The latter implies trenching a spur directly from the ring that also feeds to the VDSL2 street cabinets towards the mobile towers. This last-mile spur will be full cost — that is, it cannot be connected with fibres from the FttH local loop access networks. This inability to share cost is, of course, more expensive.
In the Netherlands, when an apartment building gets FttH there will be spare fibre loops deployed to enable the connection of a rooftop base station (that currently is typically supplied by G.Shdsl from central office over passive copper to the rooftop installation). The difference between a separate spur and a shared local loop with the FttH plant is between ca. €6000-€8000 per base station (separate spur) and €1000 (passive FttH loop).
So the added cost is, say, 10 thousand base stations x €7000 = €70million (10k is the estimated number of high-bandwidth base stations at rooftop positions needed for high-bandwidth 4G service).
Of course that won't be the 'deal breaker' for lower CAPEX with a VDSL-based access network, but it is one of the hidden costs in choosing VDSL. The other one is raised levels of power consumption, as VDSL2+vectoring is far more power hungry per line (including CPE and DSLAM-cards) than an FttH-based solution.
The risk of short-circuiting
some pictures including the big hole blown into the nearby wooden fence.The TNO review also looked into this issue. While it is an exceptional event it cannot be excluded. The energy density of Li-ion batteries is much higher than conventional (lead-sulphur) batteries used in central offices. As a result a serious short-circuiting in equipment can lead to an internal chemical reaction that causes an explosion — such an explosion happened in a VDSL street cabinet of AT&T in the USA. Lightreading collected
If you want to have small street cabinets and long battery lifetime (e.g., a few hours) you have to deploy dense Li-ion and the risk of a seriously damaging explosion increases.

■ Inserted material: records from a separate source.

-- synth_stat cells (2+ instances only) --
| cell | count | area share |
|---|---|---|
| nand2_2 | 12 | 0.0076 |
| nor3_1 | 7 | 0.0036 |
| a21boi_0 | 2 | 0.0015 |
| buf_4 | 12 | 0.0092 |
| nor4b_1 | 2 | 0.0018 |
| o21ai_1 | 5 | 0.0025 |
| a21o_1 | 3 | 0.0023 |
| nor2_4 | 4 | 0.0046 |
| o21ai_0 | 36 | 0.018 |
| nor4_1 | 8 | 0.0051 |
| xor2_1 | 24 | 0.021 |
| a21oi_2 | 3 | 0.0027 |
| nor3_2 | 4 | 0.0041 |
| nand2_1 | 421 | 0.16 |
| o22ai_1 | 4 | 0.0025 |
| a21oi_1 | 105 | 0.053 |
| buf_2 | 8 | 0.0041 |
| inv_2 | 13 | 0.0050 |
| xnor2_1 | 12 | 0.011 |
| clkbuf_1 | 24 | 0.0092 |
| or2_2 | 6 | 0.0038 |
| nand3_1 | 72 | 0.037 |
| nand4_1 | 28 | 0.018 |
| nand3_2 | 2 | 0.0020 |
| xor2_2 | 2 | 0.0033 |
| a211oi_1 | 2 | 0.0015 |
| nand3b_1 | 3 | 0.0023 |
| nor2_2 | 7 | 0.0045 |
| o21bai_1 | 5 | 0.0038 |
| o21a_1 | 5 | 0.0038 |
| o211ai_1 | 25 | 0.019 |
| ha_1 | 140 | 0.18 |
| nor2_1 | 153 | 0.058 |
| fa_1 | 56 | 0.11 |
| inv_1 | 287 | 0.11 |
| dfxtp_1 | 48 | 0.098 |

Of course, short-circuiting isn't a frequent occurrence in a V-DSLAM, but it cannot be entirely ruled out for any equipment, and with a large installed base of street cabinets the chances grow of one or more short-circuits anywhere in the country over the technical lifespan of this new equipment deployed in street cabinets.

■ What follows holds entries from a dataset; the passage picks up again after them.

<file path="src/rtl/ttk_pkg.sv">
// Shared types, constants and the character map of the keystroke typer.
package ttk_pkg;

    localparam int QUEUE_DEPTH = 64;
    localparam int PTR_W       = $clog2(QUEUE_DEPTH);
    localparam int TICKS_W     = 20;
    localparam int APB_DATA_W  = 32;
    localparam int APB_ADDR_W  = 3;

    localparam logic [TICKS_W-1:0] HOLD_RESET = 20'd20000;
    localparam logic [TICKS_W-1:0] GAP_RESET  = 20'd20000;
    localparam logic [7:0]         SHIFT_MOD  = 8'h02;

    typedef enum logic [1:0] {
        CMD_ENQUEUE = 2'd0,
        CMD_TICK    = 2'd1,
        CMD_PRESS   = 2'd2,
        CMD_RELEASE = 2'd3
    } cmd_t;

    typedef enum logic {
        REG_PRESS_HOLD  = 1'b0,
        REG_RELEASE_GAP = 1'b1
    } reg_sel_t;

    typedef enum logic {
        KIND_STATUS = 1'b0,
        KIND_REPORT = 1'b1
    } result_kind_t;

    typedef struct packed {
        logic       shift;
        logic [5:0] usage;
    } key_entry_t;

    typedef struct packed {
        logic       mapped;
        key_entry_t key;
    } key_map_t;

    typedef struct packed {
        logic empty;
        logic full;
        logic last_one;
    } fifo_status_t;

    typedef struct packed {
        logic press;
        logic rel;
        logic held;
    } pace_t;

    typedef struct packed {
        logic [TICKS_W-1:0] press_hold;
        logic [TICKS_W-1:0] release_gap;
    } timing_cfg_t;

    // ASCII byte to HID usage code; shifted characters set the shift flag.
    function automatic key_map_t map_char(logic [7:0] ch);
        key_map_t   m;
        logic [7:0] u;
        m = '0;
        u = 8'h00;
        case (ch) inside
            [8'h61:8'h7A]: u = 8'h04 + (ch - 8'h61);
            [8'h41:8'h5A]: begin u = 8'h04 + (ch - 8'h41); m.key.shift = 1'b1; end
            [8'h31:8'h39]: u = 8'h1E + (ch - 8'h31);
            8'h30: u = 8'h27;
            8'h20: u = 8'h2C;
            8'h0A: u = 8'h28;
            8'h2D: u = 8'h2D;
            8'h3D: u = 8'h2E;
            8'h5B: u = 8'h2F;
            8'h5D: u = 8'h30;
            8'h5C: u = 8'h31;
            8'h3B: u = 8'h33;
            8'h27: u = 8'h34;
            8'h60: u = 8'h35;
            8'h2C: u = 8'h36;
            8'h2E: u = 8'h37;
            8'h2F: u = 8'h38;
            8'h21: begin u = 8'h1E; m.key.shift = 1'b1; end
            8'h40: begin u = 8'h1F; m.key.shift = 1'b1; end
            8'h23: begin u = 8'h20; m.key.shift = 1'b1; end
            8'h24: begin u = 8'h21; m.key.shift = 1'b1; end
            8'h25: begin u = 8'h22; m.key.shift = 1'b1; end
            8'h5E: begin u = 8'h23; m.key.shift = 1'b1; end
            8'h26: begin u = 8'h24; m.key.shift = 1'b1; end
            8'h2A: begin u = 8'h25; m.key.shift = 1'b1; end
            8'h28: begin u = 8'h26; m.key.shift = 1'b1; end
            8'h29: begin u = 8'h27; m.key.shift = 1'b1; end
            8'h5F: begin u = 8'h2D; m.key.shift = 1'b1; end
            8'h2B: begin u = 8'h2E; m.key.shift = 1'b1; end
            8'h7B: begin u = 8'h2F; m.key.shift = 1'b1; end
            8'h7D: begin u = 8'h30; m.key.shift = 1'b1; end
            8'h7C: begin u = 8'h31; m.key.shift = 1'b1; end
            8'h3A: begin u = 8'h33; m.key.shift = 1'b1; end
            8'h22: begin u = 8'h34; m.key.shift = 1'b1; end
            8'h7E: begin u = 8'h35; m.key.shift = 1'b1; end
            8'h3C: begin u = 8'h36; m.key.shift = 1'b1; end
            8'h3E: begin u = 8'h37; m.key.shift = 1'b1; end
            8'h3F: begin u = 8'h38; m.key.shift = 1'b1; end
            default: u = 8'h00;
        endcase
        m.key.usage = u[5:0];
        m.mapped    = (u != 8'h00);
        return m;
    endfunction

endpackage

</file>
<file path="src/rtl/ttk_intf.sv">
// Valid/ready channel interfaces for command words and result words.
interface ttk_cmd_if;
    logic       valid;
    logic       ready;
    logic [1:0] command;
    logic [7:0] character;
    logic [7:0] modifier_bits;
    logic [7:0] key_code;
    logic       link_connected;

    modport source (output valid, command, character, modifier_bits, key_code,
                    link_connected, input ready);
    modport sink   (input valid, command, character, modifier_bits, key_code,
                    link_connected, output ready);
endinterface

interface ttk_res_if;
    logic       valid;
    logic       ready;
    logic       result_kind;
    logic       char_mapped;
    logic       char_stored;
    logic [7:0] report_modifiers;
    logic [7:0] report_keycode;
    logic       queue_empty;

    modport source (output valid, result_kind, char_mapped, char_stored,
                    report_modifiers, report_keycode, queue_empty, input ready);
    modport sink   (input valid, result_kind, char_mapped, char_stored,
                    report_modifiers, report_keycode, queue_empty, output ready);
endinterface

</file>
<file path="src/rtl/ttk_cfg_regs.sv">
// APB register block holding the press hold and release gap tick counts.
module ttk_cfg_regs (
    input  logic                             clk,
    input  logic                             rst_n,
    input  logic                             psel,
    input  logic                             penable,
    input  logic                             pwrite,
    input  logic [ttk_pkg::APB_ADDR_W-1:0]   paddr,
    input  logic [ttk_pkg::APB_DATA_W-1:0]   pwdata,
    output logic [ttk_pkg::APB_DATA_W-1:0]   prdata,
    output logic                             pready,
    output ttk_pkg::timing_cfg_t             cfg
);
    import ttk_pkg::*;

    logic [TICKS_W-1:0] hold_reg;
    logic [TICKS_W-1:0] gap_reg;
    reg_sel_t           sel;
    logic               wr_en;

    assign pready = 1'b1;
    assign sel    = reg_sel_t'(paddr[2]);
    assign wr_en  = psel && penable && pwrite;

    always_ff @(posedge clk or negedge rst_n)
    begin
        if (!rst_n)
        begin
            hold_reg <= HOLD_RESET;
            gap_reg  <= GAP_RESET;
        end
        else if (wr_en)
        begin
            case (sel)
                REG_PRESS_HOLD:  hold_reg <= pwdata[TICKS_W-1:0];
                REG_RELEASE_GAP: gap_reg  <= pwdata[TICKS_W-1:0];
                default:         hold_reg <= hold_reg;
            endcase
        end
    end

    always_comb
    begin
        case (sel)
            REG_PRESS_HOLD:  prdata = APB_DATA_W'(hold_reg);
            REG_RELEASE_GAP: prdata = APB_DATA_W'(gap_reg);
            default:         prdata = '0;
        endcase
    end

    assign cfg.press_hold  = hold_reg;
    assign cfg.release_gap = gap_reg;

endmodule

</file>
<file path="src/rtl/ttk_key_fifo.sv">
// Circular key queue in a memory with a registered head read.
module ttk_key_fifo (
    input  logic                  clk,
    input  logic                  rst_n,
    input  logic                  push,
    input  ttk_pkg::key_entry_t   push_key,
    input  logic                  pop,
    output ttk_pkg::key_entry_t   head,
    output ttk_pkg::fifo_status_t status
);
    import ttk_pkg::*;

    key_entry_t       mem [QUEUE_DEPTH];
    key_entry_t       head_reg;
    logic [PTR_W-1:0] wr_ptr_reg;
    logic [PTR_W-1:0] wr_ptr_next;
    logic [PTR_W-1:0] rd_ptr_reg;
    logic [PTR_W-1:0] rd_ptr_next;

    function automatic logic [PTR_W-1:0] ptr_inc(logic [PTR_W-1:0] p);
        return (p == PTR_W'(QUEUE_DEPTH - 1)) ? '0 : p + PTR_W'(1);
    endfunction

    always_comb
    begin
        wr_ptr_next     = push ? ptr_inc(wr_ptr_reg) : wr_ptr_reg;
        rd_ptr_next     = pop ? ptr_inc(rd_ptr_reg) : rd_ptr_reg;
        status.empty    = (rd_ptr_reg == wr_ptr_reg);
        status.full     = (ptr_inc(wr_ptr_reg) == rd_ptr_reg);
        status.last_one = (ptr_inc(rd_ptr_reg) == wr_ptr_reg);
    end

    always_ff @(posedge clk or negedge rst_n)
    begin
        if (!rst_n)
        begin
            wr_ptr_reg <= '0;
            rd_ptr_reg <= '0;
        end
        else
        begin
            wr_ptr_reg <= wr_ptr_next;
            rd_ptr_reg <= rd_ptr_next;
        end
    end

    // The head is re-read every cycle at the next read pointer; a write to that
    // same slot in this cycle is forwarded so the head is never stale.
    always_ff @(posedge clk)
    begin
        if (push)
        begin
            mem[wr_ptr_reg] <= push_key;
        end
        if (push && (wr_ptr_reg == rd_ptr_next))
        begin
            head_reg <= push_key;
        end
        else
        begin
            head_reg <= mem[rd_ptr_next];
        end
    end

    assign head = head_reg;

endmodule

</file>
<file path="src/rtl/ttk_pacer.sv">
// Tick countdown and held-key flag that pace queued key presses and releases.
module ttk_pacer (
    input  logic                 clk,
    input  logic                 rst_n,
    input  logic                 tick,
    input  logic                 fifo_empty,
    input  ttk_pkg::timing_cfg_t cfg,
    output ttk_pkg::pace_t       pace
);
    import ttk_pkg::*;

    logic               held_reg;
    logic               held_next;
    logic [TICKS_W-1:0] wait_reg;
    logic [TICKS_W-1:0] wait_next;
    logic               act;

    always_comb
    begin
        // A count of zero or one reaches zero on this tick, so the tick acts.
        act        = (wait_reg[TICKS_W-1:1] == '0);
        pace.press = tick && act && !held_reg && !fifo_empty;
        pace.rel   = tick && act && held_reg;
        pace.held  = held_reg;
        held_next  = held_reg;
        wait_next  = wait_reg;
        if (tick)
        begin
            if (!act)
            begin
                wait_next = wait_reg - TICKS_W'(1);
            end
            else if (held_reg)
            begin
                held_next = 1'b0;
                wait_next = cfg.release_gap;
            end
            else if (!fifo_empty)
            begin
                held_next = 1'b1;
                wait_next = cfg.press_hold;
            end
            else
            begin
                wait_next = '0;
            end
        end
    end

    always_ff @(posedge clk or negedge rst_n)
    begin
        if (!rst_n)
        begin
            held_reg <= 1'b0;
            wait_reg <= '0;
        end
        else
        begin
            held_reg <= held_next;
            wait_reg <= wait_next;
        end
    end

endmodule

</file>
<file path="src/rtl/text_to_keystroke_typer.sv">
// Top level of the ASCII to HID keystroke typer.
// Throughput: one command word per cycle when the result register is free; the input
// register and the result register form a two-stage pipe that advances on that condition.
// Reset (rst_n low, asynchronous): the queue empties, no key is held, the tick
// countdown is zero and both timing registers return to 20000 ticks.
module text_to_keystroke_typer (
    input  logic                           clk,
    input  logic                           rst_n,
    ttk_cmd_if.sink                        items,
    ttk_res_if.source                      results,
    input  logic                           psel,
    input  logic                           penable,
    input  logic                           pwrite,
    input  logic [ttk_pkg::APB_ADDR_W-1:0] paddr,
    input  logic [ttk_pkg::APB_DATA_W-1:0] pwdata,
    output logic [ttk_pkg::APB_DATA_W-1:0] prdata,
    output logic                           pready
);
    import ttk_pkg::*;

    // Input register: the accepted command word waits here while the queue head
    // for the current read pointer is fetched from memory.
    logic       s1_valid_reg;
    logic       s1_valid_next;
    cmd_t       s1_cmd_reg;
    logic [7:0] s1_char_reg;
    logic [7:0] s1_mods_reg;
    logic [7:0] s1_key_reg;
    logic       s1_link_reg;

    // Result register.
    logic         out_valid_reg;
    logic         out_valid_next;
    result_kind_t out_kind_reg;
    result_kind_t out_kind_next;
    logic         out_mapped_reg;
    logic         out_mapped_next;
    logic         out_stored_reg;
    logic         out_stored_next;
    logic [7:0]   out_mods_reg;
    logic [7:0]   out_mods_next;
    logic [7:0]   out_keycode_reg;
    logic [7:0]   out_keycode_next;
    logic         out_empty_reg;
    logic         out_empty_next;

    logic         out_free;
    logic         step;
    logic         accept;
    logic         push;
    logic         has_result;
    key_map_t     map;
    key_entry_t   head;
    fifo_status_t fstat;
    pace_t        pace;
    timing_cfg_t  cfg;

    ttk_cfg_regs u_cfg (
        .clk     (clk),
        .rst_n   (rst_n),
        .psel    (psel),
        .penable (penable),
        .pwrite  (pwrite),
        .paddr   (paddr),
        .pwdata  (pwdata),
        .prdata  (prdata),
        .pready  (pready),
        .cfg     (cfg)
    );

    // The stage holding a word moves on whenever the result register can take
    // its outcome, whether or not that word produces a result.
    assign out_free    = !out_valid_reg || results.ready;
    assign step        = s1_valid_reg && out_free;
    assign items.ready = !s1_valid_reg || out_free;
    assign accept      = items.valid && items.ready;

    assign map  = map_char(s1_char_reg);
    assign push = step && (s1_cmd_reg == CMD_ENQUEUE) && map.mapped && !fstat.full;

    ttk_key_fifo u_fifo (
        .clk      (clk),
        .rst_n    (rst_n),
        .push     (push),
        .push_key (map.key),
        .pop      (pace.press),
        .head     (head),
        .status   (fstat)
    );

    ttk_pacer u_pacer (
        .clk        (clk),
        .rst_n      (rst_n),
        .tick       (step && (s1_cmd_reg == CMD_TICK)),
        .fifo_empty (fstat.empty),
        .cfg        (cfg),
        .pace       (pace)
    );

    // Result formation. Enqueue always reports its status; every keyboard report,
    // direct or paced, is dropped while the link is down, but the queue and the
    // pacer state move on regardless.
    always_comb
    begin
        has_result       = 1'b0;
        out_kind_next    = KIND_REPORT;
        out_mapped_next  = 1'b0;
        out_stored_next  = 1'b0;
        out_mods_next    = 8'h00;
        out_keycode_next = 8'h00;
        out_empty_next   = fstat.empty;
        case (s1_cmd_reg)
            CMD_ENQUEUE:
            begin
                has_result      = 1'b1;
                out_kind_next   = KIND_STATUS;
                out_mapped_next = map.mapped;
                out_stored_next = push;
                out_empty_next  = fstat.empty && !push;
            end
            CMD_TICK:
            begin
                if (pace.rel)
                begin
                    has_result = s1_link_reg;
                end
                else if (pace.press)
                begin
                    has_result       = s1_link_reg;
                    out_mods_next    = head.shift ? SHIFT_MOD : 8'h00;
                    out_keycode_next = {2'b00, head.usage};
                    out_empty_next   = fstat.last_one;
                end
            end
            CMD_PRESS:
            begin
                has_result       = s1_link_reg;
                out_mods_next    = s1_mods_reg;
                out_keycode_next = s1_key_reg;
            end
            CMD_RELEASE:
            begin
                has_result = s1_link_reg;
            end
            default:
            begin
                has_result = 1'b0;
            end
        endcase
    end

    always_comb
    begin
        s1_valid_next = s1_valid_reg;
        if (accept)
        begin
            s1_valid_next = 1'b1;
        end
        else if (step)
        begin
            s1_valid_next = 1'b0;
        end

        out_valid_next = out_valid_reg;
        if (step)
        begin
            out_valid_next = has_result;
        end
        else if (results.ready)
        begin
            out_valid_next = 1'b0;
        end
    end

    always_ff @(posedge clk or negedge rst_n)
    begin
        if (!rst_n)
        begin
            s1_valid_reg  <= 1'b0;
            out_valid_reg <= 1'b0;
        end
        else
        begin
            s1_valid_reg  <= s1_valid_next;
            out_valid_reg <= out_valid_next;
        end
    end

    always_ff @(posedge clk)
    begin
        if (accept)
        begin
            s1_cmd_reg  <= cmd_t'(items.command);
            s1_char_reg <= items.character;
            s1_mods_reg <= items.modifier_bits;
            s1_key_reg  <= items.key_code;
            s1_link_reg <= items.link_connected;
        end
        if (step && has_result)
        begin
            out_kind_reg    <= out_kind_next;
            out_mapped_reg  <= out_mapped_next;
            out_stored_reg  <= out_stored_next;
            out_mods_reg    <= out_mods_next;
            out_keycode_reg <= out_keycode_next;
            out_empty_reg   <= out_empty_next;
        end
    end

    assign results.valid            = out_valid_reg;
    assign results.result_kind      = out_kind_reg;
    assign results.char_mapped      = out_mapped_reg;
    assign results.char_stored      = out_stored_reg;
    assign results.report_modifiers = out_mods_reg;
    assign results.report_keycode   = out_keycode_reg;
    assign results.queue_empty      = out_empty_reg;

    // A paced press leaves a key held on the next cycle.
    a_press_sets_held: assert property (@(posedge clk) disable iff (!rst_n)
        pace.press |=> pace.held)
        else $error("key not held after a paced press");

    // A paced release clears the held flag on the next cycle.
    a_release_clears_held: assert property (@(posedge clk) disable iff (!rst_n)
        pace.rel |=> !pace.held)
        else $error("key still held after a paced release");

    // The command side only stalls when both pipeline registers are occupied.
    a_stall_only_when_full: assert property (@(posedge clk) disable iff (!rst_n)
        !items.ready |-> (s1_valid_reg && out_valid_reg))
        else $error("command side stalled with a free stage");

    // A key just stored cannot leave the queue reported as empty.
    a_stored_not_empty: assert property (@(posedge clk) disable iff (!rst_n)
        (step && push) |=> (out_valid_reg && !out_empty_reg))
        else $error("stored key reported with an empty queue");

endmodule
</file>
<file path="src/flat_wrapper.sv">
// flat-port wrapper written by rule: the top's interface ports become plain ports
module text_to_keystroke_typer_flat import ttk_pkg::*;
  (clk, rst_n, psel, penable, pwrite, paddr, pwdata, prdata, pready, items_valid, items_command, items_character, items_modifier_bits, items_key_code, items_link_connected, items_ready, results_valid, results_result_kind, results_char_mapped, results_char_stored, results_report_modifiers, results_report_keycode, results_queue_empty, results_ready);
  ttk_cmd_if items_i ();
  ttk_res_if results_i ();
  input  logic clk;
  input  logic rst_n;
  input  logic psel;
  input  logic penable;
  input  logic pwrite;
  input  logic [ttk_pkg::APB_ADDR_W-1:0] paddr;
  input  logic [ttk_pkg::APB_DATA_W-1:0] pwdata;
  output logic [ttk_pkg::APB_DATA_W-1:0] prdata;
  output logic pready;
  input wire logic [$bits(items_i.valid)-1:0] items_valid;
  input wire logic [$bits(items_i.command)-1:0] items_command;
  input wire logic [$bits(items_i.character)-1:0] items_character;
  input wire logic [$bits(items_i.modifier_bits)-1:0] items_modifier_bits;
  input wire logic [$bits(items_i.key_code)-1:0] items_key_code;
  input wire logic [$bits(items_i.link_connected)-1:0] items_link_connected;
  output wire logic [$bits(items_i.ready)-1:0] items_ready;
  output wire logic [$bits(results_i.valid)-1:0] results_valid;
  output wire logic [$bits(results_i.result_kind)-1:0] results_result_kind;
  output wire logic [$bits(results_i.char_mapped)-1:0] results_char_mapped;
  output wire logic [$bits(results_i.char_stored)-1:0] results_char_stored;
  output wire logic [$bits(results_i.report_modifiers)-1:0] results_report_modifiers;
  output wire logic [$bits(results_i.report_keycode)-1:0] results_report_keycode;
  output wire logic [$bits(results_i.queue_empty)-1:0] results_queue_empty;
  input wire logic [$bits(results_i.ready)-1:0] results_ready;
  assign items_i.valid = items_valid;
  assign items_i.command = items_command;
  assign items_i.character = items_character;
  assign items_i.modifier_bits = items_modifier_bits;
  assign items_i.key_code = items_key_code;
  assign items_i.link_connected = items_link_connected;
  assign items_ready = items_i.ready;
  assign results_valid = results_i.valid;
  assign results_result_kind = results_i.result_kind;
  assign results_char_mapped = results_i.char_mapped;
  assign results_char_stored = results_i.char_stored;
  assign results_report_modifiers = results_i.report_modifiers;
  assign results_report_keycode = results_i.report_keycode;
  assign results_queue_empty = results_i.queue_empty;
  assign results_i.ready = results_ready;
  text_to_keystroke_typer u_core (.clk(clk), .rst_n(rst_n), .items(items_i), .results(results_i), .psel(psel), .penable(penable), .pwrite(pwrite), .paddr(paddr), .pwdata(pwdata), .prdata(prdata), .pready(pready));
endmodule
</file>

Until now telco operators haven't had any serious scale experience with the impact of battery-backed-up street cabinets, and neither has CATV (as they didn't use them because they hardly served SMEs and MNEs over their HFC-plant).

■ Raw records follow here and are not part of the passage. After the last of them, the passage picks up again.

`config.mk`:
```
export PLATFORM = sky130hd
export DESIGN_NAME = length_prefixed_message_deframer_flat
export DESIGN_NICKNAME = d
export VERILOG_FILES = /design/src/sv/lpmd_pkg.sv /design/src/sv/lpmd_if.sv /design/src/sv/length_prefixed_message_deframer.sv /design/src/sv/lpmd_front.sv /design/src/sv/lpmd_queue.sv /design/src/sv/lpmd_back.sv /design/src/flat_wrapper.sv
export SDC_FILE = /design/constraint.sdc
export NUM_CORES = 1
export LEC_CHECK = 0
export ABC_AREA = 0
export BUFFER_PORTS_ARGS = -buffer_cell sky130_fd_sc_hd__buf_2
export CAP_MARGIN = 10
export CORE_MARGIN = 5
export CORE_UTILIZATION = 60
export DETAILED_ROUTE_END_ITERATION = 8
export PLACE_DENSITY = 0.76
export SYNTH_ARGS = -nofsm -noshare
export SYNTH_HDL_FRONTEND = slang
export SYNTH_SLANG_ARGS = --single-unit
export TNS_END_PERCENT = 50
```
`constraint.sdc`:
```
create_clock -name clk -period 9.71 [get_ports clk]
set_input_delay 1.942 -clock clk [delete_from_list [all_inputs] [get_ports clk]]
set_output_delay 1.942 -clock clk [all_outputs]
set_load 0.05 [all_outputs]
```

A number of mobile base stations also had relatively short-run UPSs (typically 30 minutes, which causes the mobile networks to shut down at large-scale power outages, despite people walking around with devices that last a day without charging). However this attitude is gradually changing at the operators (and they earn enough money with services to consider a serious battery back-up at the base station site that lasts many hours).
A hidden cost is that a typical UPS-supplier (the 110-230 VAC systems) that last 15-30 minutes (the time needed to power up the back-up diesel generator) charges an annual maintenance fee of ca. US$3000-5000 per device. UPSs are cheap in CAPEX but expensive in maintenance (due to the commercial model), which is why most telcos do the different design with AC-DC converters and batteries.
So, for the total VDSL picture it is worthwhile to consider not only the bandwidth issues, which are widely discussed, but also battery issues and the power supply to the FttC/FttN street cabinets and compare this with the FttH option (without the need for outside plant battery feeding). Another issue that needs to be taken into account is the short-circuit risks in those street cabinets.